The imaging techniques used in dentistry include digital panoramic radiography (orthopantomography),
single-tooth radiography, bitewing X-ray, digital volume tomography (DVT), as well
as computed tomography (CT) of the head, magnetic resonance imaging of the temporomandibular
joints, and recently magnetic resonance imaging (dental MRI) [1]
[2]
[3]. Dental imaging comprises approximately 40 % of radiography examinations performed
in Germany. For this reason, profound of dental imaging is essential for clinical
radiologists [3]. Panoramic radiography is considered the standard imaging technique among dentists,
oral surgeons, orthodontists, and oral and maxillofacial surgeons [4].

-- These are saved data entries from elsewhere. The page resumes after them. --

## config.mk

```make
export PLATFORM = sky130hd
export DESIGN_NAME = sw_traceback_flat
export DESIGN_NICKNAME = d
export VERILOG_FILES = /design/src/rtl/sw_pkg.sv /design/src/rtl/sw_traceback_if.sv /design/src/rtl/sw_traceback.sv /design/src/flat_wrapper.sv
export SDC_FILE = /design/constraint.sdc
export NUM_CORES = 1
export LEC_CHECK = 0
export BUFFER_PORTS_ARGS = -buffer_cell sky130_fd_sc_hd__buf_4
export CAP_MARGIN = 30
export CORE_UTILIZATION = 40
export CTS_BUF_LIST = sky130_fd_sc_hd__clkbuf_2 sky130_fd_sc_hd__clkbuf_4 sky130_fd_sc_hd__clkbuf_8
export DETAILED_ROUTE_END_ITERATION = 10
export SLEW_MARGIN = 20
export SYNTH_ARGS = -nofsm -noshare
export SYNTH_HDL_FRONTEND = slang
export SYNTH_SLANG_ARGS = --single-unit
```

## constraint.sdc

```tcl
create_clock -name i_clk -period 5.6 [get_ports i_clk]
set_input_delay 0.56 -clock i_clk [delete_from_list [all_inputs] [get_ports i_clk]]
set_output_delay 0.56 -clock i_clk [all_outputs]
set_load 0.02 [all_outputs]
```

## src/rtl/sw_pkg.sv

```systemverilog
// Shared codes for the Smith-Waterman/Gotoh datapath: edit ops, direction-word
// layout and traceback state encodings. The PE array packs its outputs with these too.
package sw_pkg;

  localparam logic [1:0] OP_M = 2'd0;
  localparam logic [1:0] OP_I = 2'd1;
  localparam logic [1:0] OP_D = 2'd2;

  localparam logic [1:0] DIR_DIAG = 2'd0;
  localparam logic [1:0] DIR_TOP  = 2'd1;
  localparam logic [1:0] DIR_LEFT = 2'd2;

  // Direction word: [3:2] v_dir, [1] i_dir (I opened from V), [0] d_dir (D opened from V)
  localparam int DW_VDIR_HI = 3;
  localparam int DW_VDIR_LO = 2;
  localparam int DW_IDIR    = 1;
  localparam int DW_DDIR    = 0;

  typedef enum logic [1:0] {MS_V, MS_I, MS_D} mstate_t;

  typedef enum logic [2:0] {
    S_IDLE, S_READ, S_WAIT, S_STEP, S_EMIT, S_FINISH
  } state_t;

endpackage

```

## src/rtl/sw_traceback_if.sv

```systemverilog
// Edit-op stream between the traceback walker and the alignment formatter.
interface sw_traceback_if;
  logic       op_valid;
  logic [1:0] op;
  logic       op_last;
  logic       op_ready;

  modport master (output op_valid, op, op_last, input  op_ready);
  modport slave  (input  op_valid, op, op_last, output op_ready);
endinterface

```

## src/rtl/sw_traceback.sv

```systemverilog
// Gotoh affine-gap traceback: walks the direction RAM from an end cell back to
// the matrix boundary and streams the alignment as M/I/D edit ops.
module sw_traceback
  import sw_pkg::*;
#(
  parameter int ROW_W = 10,
  parameter int COL_W = 10,
  parameter int LEN_W = 11
) (
  input  logic             i_clk,
  input  logic             i_rst_n,
  input  logic             i_start,
  input  logic [ROW_W-1:0] i_end_row,
  input  logic [COL_W-1:0] i_end_col,
  output logic             o_mem_rd,
  output logic [ROW_W-1:0] o_mem_row,
  output logic [COL_W-1:0] o_mem_col,
  input  logic [3:0]       i_mem_data,
  sw_traceback_if.master   op_if,
  output logic             o_busy,
  output logic             o_done,
  output logic [LEN_W-1:0] o_len
);

  state_t           r_state, w_state_nxt;
  mstate_t          r_ms;
  logic [ROW_W-1:0] r_row;
  logic [COL_W-1:0] r_col;
  logic [3:0]       r_dir;
  logic [1:0]       r_op;
  logic             r_last;
  logic [LEN_W-1:0] r_cnt;

  logic [1:0] w_vdir;
  logic       w_hs;
  logic       w_zero_start;

  assign w_vdir       = r_dir[DW_VDIR_HI:DW_VDIR_LO];
  assign w_hs         = (r_state == S_EMIT) && op_if.op_ready;
  assign w_zero_start = (i_end_row == '0) || (i_end_col == '0);

  // NOTE: state and data registers use non-blocking assignments so every
  // flop samples the pre-edge values regardless of statement order.
  always_ff @(posedge i_clk or negedge i_rst_n) begin
    if (!i_rst_n) r_state <= S_IDLE;
    else          r_state <= w_state_nxt;
  end

  // NOTE: default assigned first so no path through the case leaves
  // w_state_nxt unassigned, which would infer a latch.
  always_comb begin
    w_state_nxt = r_state;
    unique case (r_state)
      S_IDLE:   if (i_start) w_state_nxt = w_zero_start ? S_FINISH : S_READ;
      S_READ:   w_state_nxt = S_WAIT;
      S_WAIT:   w_state_nxt = S_STEP;
      S_STEP: begin
        // A V-state cell pointing up/left only switches matrix, costing one extra STEP.
        if (r_ms == MS_V && (w_vdir == DIR_TOP || w_vdir == DIR_LEFT))
          w_state_nxt = S_STEP;
        else
          w_state_nxt = S_EMIT;
      end
      S_EMIT:   if (op_if.op_ready) w_state_nxt = r_last ? S_FINISH : S_READ;
      S_FINISH: w_state_nxt = S_IDLE;
      default:  w_state_nxt = S_IDLE;
    endcase
  end

  always_ff @(posedge i_clk or negedge i_rst_n) begin
    if (!i_rst_n) begin
      r_ms   <= MS_V;
      r_row  <= '0;
      r_col  <= '0;
      r_dir  <= '0;
      r_op   <= OP_M;
      r_last <= 1'b0;
      r_cnt  <= '0;
    end else begin
      unique case (r_state)
        S_IDLE: if (i_start) begin
          r_row <= i_end_row;
          r_col <= i_end_col;
          r_ms  <= MS_V;
          r_cnt <= '0;
        end
        S_WAIT: r_dir <= i_mem_data;
        S_STEP: begin
          unique case (r_ms)
            MS_I: begin
              r_op   <= OP_I;
              r_last <= (r_col == COL_W'(1));
            end
            MS_D: begin
              r_op   <= OP_D;
              r_last <= (r_row == ROW_W'(1));
            end
            default: begin
              if (w_vdir == DIR_TOP)       r_ms <= MS_D;
              else if (w_vdir == DIR_LEFT) r_ms <= MS_I;
              else begin
                r_op   <= OP_M;
                r_last <= (r_row == ROW_W'(1)) || (r_col == COL_W'(1));
              end
            end
          endcase
        end
        S_EMIT: if (w_hs) begin
          // Gap-close bits of the current cell decide whether the next cell is read in V.
          unique case (r_op)
            OP_I: begin
              r_col <= r_col - COL_W'(1);
              r_ms  <= r_dir[DW_IDIR] ? MS_V : MS_I;
            end
            OP_D: begin
              r_row <= r_row - ROW_W'(1);
              r_ms  <= r_dir[DW_DDIR] ? MS_V : MS_D;
            end
            default: begin
              r_row <= r_row - ROW_W'(1);
              r_col <= r_col - COL_W'(1);
              r_ms  <= MS_V;
            end
          endcase
          if (r_cnt != '1) r_cnt <= r_cnt + LEN_W'(1);
        end
        default: ;
      endcase
    end
  end

  assign o_mem_rd       = (r_state == S_READ);
  assign o_mem_row      = r_row;
  assign o_mem_col      = r_col;
  assign op_if.op_valid = (r_state == S_EMIT);
  assign op_if.op       = r_op;
  assign op_if.op_last  = (r_state == S_EMIT) && r_last;
  assign o_busy         = (r_state == S_READ) || (r_state == S_WAIT) ||
                          (r_state == S_STEP) || (r_state == S_EMIT);
  assign o_done         = (r_state == S_FINISH);
  assign o_len          = r_cnt;

endmodule

```

## src/flat_wrapper.sv

```systemverilog
// flat-port wrapper written by rule: the top's interface ports become plain ports
module sw_traceback_flat import sw_pkg::*;
#(
  parameter int ROW_W = 10,
  parameter int COL_W = 10,
  parameter int LEN_W = 11
)
  (i_clk, i_rst_n, i_start, i_end_row, i_end_col, o_mem_rd, o_mem_row, o_mem_col, i_mem_data, o_busy, o_done, o_len, op_if_op_valid, op_if_op, op_if_op_last, op_if_op_ready);
  sw_traceback_if op_if_i ();
  input  logic i_clk;
  input  logic i_rst_n;
  input  logic i_start;
  input  logic [ROW_W-1:0] i_end_row;
  input  logic [COL_W-1:0] i_end_col;
  output logic o_mem_rd;
  output logic [ROW_W-1:0] o_mem_row;
  output logic [COL_W-1:0] o_mem_col;
  input  logic [3:0] i_mem_data;
  output logic o_busy;
  output logic o_done;
  output logic [LEN_W-1:0] o_len;
  output wire logic [$bits(op_if_i.op_valid)-1:0] op_if_op_valid;
  output wire logic [$bits(op_if_i.op)-1:0] op_if_op;
  output wire logic [$bits(op_if_i.op_last)-1:0] op_if_op_last;
  input wire logic [$bits(op_if_i.op_ready)-1:0] op_if_op_ready;
  assign op_if_op_valid = op_if_i.op_valid;
  assign op_if_op = op_if_i.op;
  assign op_if_op_last = op_if_i.op_last;
  assign op_if_i.op_ready = op_if_op_ready;
  sw_traceback #(.ROW_W(ROW_W), .COL_W(COL_W), .LEN_W(LEN_W)) u_core (.i_clk(i_clk), .i_rst_n(i_rst_n), .i_start(i_start), .i_end_row(i_end_row), .i_end_col(i_end_col), .o_mem_rd(o_mem_rd), .o_mem_row(o_mem_row), .o_mem_col(o_mem_col), .i_mem_data(i_mem_data), .op_if(op_if_i), .o_busy(o_busy), .o_done(o_done), .o_len(o_len));
endmodule
```

==> metrics.cfg <==
[outcome]
status = finished with violations
violations = DRC

[sta]
slew_headroom_pct = 51.0
drv_slew = 0
skew_ns = 0.0126
finalHoldViolations = 0
finalWorstSetupSlack_ns = 2.48
finalSetupViolations = 0
setup-tns-final_ns = 0
rsz0062_at_grt = no
post-route-period-util_pct = 55.8
worst_pin_slew_ns = 0.729
max_freq_mhz = 320
timing.final.crit_period_ns = 3.12

[drt]
drc_errors = 6
via_per_inst = 5.70
drtIter0Drc = 110
final_antenna_net_count = 0
vias = 2571
wl_per_cell_microns = 15.4
firstDrtPassIters = 7
wl_microns = 6950

[power]
switchingPower_w = 0.000736
leakage_nw = 1.51
ir_drop_mv = 0.195
p_per_area_nw_per_um2 = 481
p_sw_share_pct = 45.8
power_frac_seq_pct = 36.2
internal_power_w = 0.000872
combinationalPowerShare_pct = 51.2
clock_power_share_pct = 12.6
power_w = 0.00161

[flow_run]
maxCapViolations = 0

[cts]
path_clk_slew_ns = 0.09
cts_made_buffers = 5
cts_root_buf = clkbuf_8
ctsHoldBuffers = 0
cts_setup_buffers = 0
ctsResizeCount = 0
clk_path_buf_depth = 2
clkLatencyLatePin_ns = 0.30
clock_sinks = 43
htree_levels = 2
cts_tree = done

[synthesis]
synth_xor_area_share_pct = 0.322
syn-cell-area_sq_um = 2720
syn_nets = 355
synth-async-reset-ratio_pct = 100
syn_area_per_cell_sq_um = 8.64
synth-simple-area-share_pct = 24.5
synth_compound_area_share_pct = 21.3
synth_top_family_by_area = simple AND/OR/NAND/NOR gates
synth_fa_ha_area_share_pct = 5.52
synth.most_common_cell = dfrtp_1
synth_common_cells = dfrtp_1 (43), o21ai_0 (29), inv_1 (24)
ys_warn_count = 0
yosysTopAreaCell = dfrtp_1
synth_area_leaders = dfrtp_1 (40%), ha_1 (5.5%), o21ai_0 (5.3%), a21oi_1 (3.3%), inv_1 (3.3%)
ys_seq_area_share_pct = 39.5
synth.ff_latch_count = 43
syn_inst = 315
netlist.area_leader.share_pct = 39.5
ys.flop_type = dfrtp_1
yosysUniqueCellTypes = 58
synth_edf_count = 0
synth.mux.area_fraction_pct = 2.76

[critical_path]
crit_type = register to output pin
r2r_slack_ns = 3.07
rr_worst_depth = 6
reg2reg_from = u_core.r_state[2]$_DFFE_PN0P_
crit_required_ns = 5.04
endpoint_kind = output pin
worst_path_most_repeated_cell = buf_4
crit_arrival_ns = 2.56
start_kind = register
crit_fanout = 37
slowest_delay_ns = 0.73
critical_path.cell_chain = or3b_1 -> buf_4 -> inv_1 -> and2_1 -> buf_4
r2r_end = u_core.o_mem_col[6]$_DFFE_PN0P_
worst_path_max_delay_cell = dfrtp_1

[floorplanning]
die_h_microns = 84.5
die-area_sq_um = 7140
start_util_pct = 42.1
ios = 66
fp.dieW_microns = 84.5
rows = 29
core_sq_um = 6460

[global_route]
grt_usage_pct = 20.0
grt_pass1_vias = 2316
grt-ovfl-total = 0
antenna_found_initial = 0
grt_pass1_wl_microns = 11400
grt_max_degree = 44

[place]
dpl_cell_area_sq_um = 3250
io_buffers = 65
place_congestion = 0.808
dpl.hpwl_microns = 5000
pre_cts_slack_ns = 2.80

[finish]
nets = 413
final_area_sq_um = 3340
area_delta_synth_final_pct = 22.9
diodes = 0
nFillCells = 625
drive_gt1_share_pct = 23.8

[worst_hold_path]
hp-class = input pin to asynchronous set/reset pin

cell type report:
class / count / area (sq um) / share of cell area (%)
inverters: 24 / 90.1 / 2.69
multi-input cells: 231 / 1480 / 44.3
repair buffers: 68 / 510 / 15.3
well taps: 77 / 96.3 / 2.88
clock buffers: 6 / 76.3 / 2.28
flip-flops and latches: 43 / 1080 / 32.2
clock inverters: 2 / 12.5 / 0.374
routing by layer:
metal / wire [microns] / global-route usage (%) / part of all wire, % / vias up
met5: 0 / 0 / 0 / -
met4: 48 / 5.70 / 0.69 / 0
met3: 387 / 3.83 / 5.6 / 6
met2: 3160 / 31.8 / 45 / 85
met1: 3350 / 27.8 / 48 / 1198
li1: - / - / - / 1282
power by group through the flow:
stage,registers [W],logic (W),clock network [W]
global placement,0.000586,0.000816,0
detailed placement,0.000587,0.000825,0
finish,0.000582,0.000823,0.000203
floorplan,0.000640,0.000473,0
CTS,0.000581,0.000828,0.000210
global route,0.000607,0.000910,0.000222
flip-flops by register name (all words and copies together), names as in the netlist:
signal / cells
u_core.o_mem_col: 10
u_core.o_len: 11
u_core.r_ms: 2
u_core.op_if.op: 2
u_core.o_mem_row: 10
u_core.r_last: 1
u_core.r_state: 3
u_core.r_dir: 4
layout by cell type, fill, tap and decap left out, drive strengths merged, types with 4 or more instances in the layout:
cell type,instances
o21ai,31
or2,4
nand2,18
clkbuf,6
nand3,6
inv,24
and3,4
mux2,4
nor4,6
dfrtp,43
a21oi,18
nand4,8
a22oi,7
nor2,23
nor2b,4
buf,68
a31oi,4
o22ai,4
or4,7
nand2b,4
ha,12
nor3,17
worst max-delay path by stage:
stage | to | depth (start not counted) | from | slack, ns
6_report | op_if_op_last | 5 | u_core.r_state[2]$_DFFE_PN0P_ | 2.48
5_1_grt | op_if_op_last | 5 | u_core.r_state[2]$_DFFE_PN0P_ | 2.29
4_1_cts | op_if_op_last | 5 | u_core.r_state[2]$_DFFE_PN0P_ | 2.45
3_5_place_dp | op_if_op_last | 5 | u_core.r_state[2]$_DFFE_PN0P_ | 2.80
3_3_place_gp | op_if_op_last | 5 | u_core.r_state[2]$_DFFE_PN0P_ | 2.84
2_1_floorplan | op_if_op_last | 6 | u_core.r_state[1]$_DFFE_PN0P_ | 3.47
critical path: cells and delay by family, from the launching register on:
kind                   cells  cell delay (ns)
AND/OR/NAND/NOR            2             0.61
buffers and inverters      3             0.91
flip-flops                 1             0.73
per-stage QoR:
stage | hold slack, ns | std cells | util (%)
2_1_floorplan | 0.264 | 315 | -
3_3_place_gp | 0.511 | 443 | 50.4
6_report | 0.244 | 451 | 51.8
4_1_cts | 0.261 | 451 | 51.8
3_5_place_dp | 0.510 | 443 | 50.4
5_1_grt | 0.295 | 451 | 51.8
logic make-up (layout without fill, tap and decap cells):
| logic type | Yosys count | in the layout |
|---|---|---|
| buffers and inverters | 41 | 100 |
| AND/OR/NAND/NOR | 120 | 120 |
| flip-flops | 43 | 43 |
| adder cells (fa/ha/maj) | 12 | 12 |
| AO/OA/AOI/OAI | 91 | 91 |
| multiplexers | 7 | 7 |
| XOR/XNOR | 1 | 1 |
No activity file was read; power rests on OpenSTA's default activity.
### src/rtl/store_buffer_pkg.sv
// Shared store-buffer types: access size encoding and the per-entry record.
// Pure declarations, no logic or latency.
// No flow control here; consumers own their handshakes.
package store_buffer_pkg;

  // Tag width shared with the ROB and the reservation stations.
  localparam int SB_TAG_WIDTH = 3;

  typedef enum logic [1:0] {
    SZ_BYTE = 2'd0,
    SZ_HALF = 2'd1,
    SZ_WORD = 2'd2
  } mem_size_e;

  // One buffered store. While an operand is not ready, the low tag bits
  // of its value field hold the producer tag rather than a value.
  typedef struct packed {
    logic        valid;
    logic        committed;
    logic [31:0] base;
    logic        base_rdy;
    logic [31:0] data;
    logic        data_rdy;
    logic [31:0] imm;
    mem_size_e   size;
  } store_entry_t;

  // Effective address wraps modulo 2^32.
  function automatic logic [31:0] eff_addr(input logic [31:0] base,
                                           input logic [31:0] imm);
    return base + imm;
  endfunction

endpackage

### src/rtl/store_buffer_operand_snoop.sv
// CDB tag match and capture for one pending store operand.
// Purely combinational; the result is registered by the owning entry.
// No backpressure; the CDB is a broadcast that is never stalled.
module store_buffer_operand_snoop #(
  parameter int TAG_WIDTH = 3
) (
  input  logic [31:0]          val_i,
  input  logic                 rdy_i,
  input  logic                 cdb_valid_i,
  input  logic [TAG_WIDTH-1:0] cdb_tag_i,
  input  logic [31:0]          cdb_data_i,
  output logic [31:0]          val_o,
  output logic                 rdy_o
);

  logic hit;

  // A waiting operand keeps its producer tag in the low bits of its value.
  assign hit   = !rdy_i && cdb_valid_i && (val_i[TAG_WIDTH-1:0] == cdb_tag_i);
  assign val_o = hit ? cdb_data_i : val_i;
  assign rdy_o = rdy_i | hit;

endmodule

Orthopantomography is a projection radiography method and is based on conventional
X-ray tomography. Refer to the corresponding literature for information regarding
the complex techniques of the panoramic radiography method [3]
[5]
[6]. The orthopantomogram (OPG) includes the teeth of the upper and lower jaws, the
temporomandibular joints, and parts of the maxillary sinus [3]. The OPG thus provides an overview of all teeth and the jaws and information about
neighboring regions. The following three radiological quality features are defined
for panoramic radiographs [3]:
-
Free symmetrical projection of the mandibular ramus including the condylar process,
-
Grayscale differentiation, and
-
A “real” dimensionally accurate representation of the dental crowns of the maxillary
anterior teeth.
Typical disadvantages and artifacts of the imaging technique, e. g., fuzzy projection
of radiopaque foreign bodies on the opposite side, are known [3]. Further issues are a certain unsharpness of the image, summation effects, enlargement
and distortion of individual regions due to the cross-sectional imaging method [7]. Therefore, it is even more important to avoid factors that reduce image quality
[7]. In addition to this special imaging feature and patient positioning mistakes, distinctive
anatomical features can result in diagnostic difficulties requiring consultation with
a radiologist as a medical imaging expert. Metallic objects in the orofacial region
can result in artifacts and ghost images on the OPG. Therefore, this article is focused
on metallic foreign objects in panoramic radiography in order to familiarize radiologists
with these rare but ultimately typical incidental findings. Since radiologists are
not routinely involved in the evaluation of dental images as a subfield of radiography
but can be consulted in the case of diagnostic difficulties, we humbly offer an overview
of metallic artifacts in panoramic radiography.
Method
The PubMed, Cochrane Library, and Google Scholar databases were searched for unexpected
metallic foreign bodies in panoramic radiography. The search terms included “panoramic
radiograph”, “orthopantomogram”, “dental radiography”, “incidental finding”, “metal”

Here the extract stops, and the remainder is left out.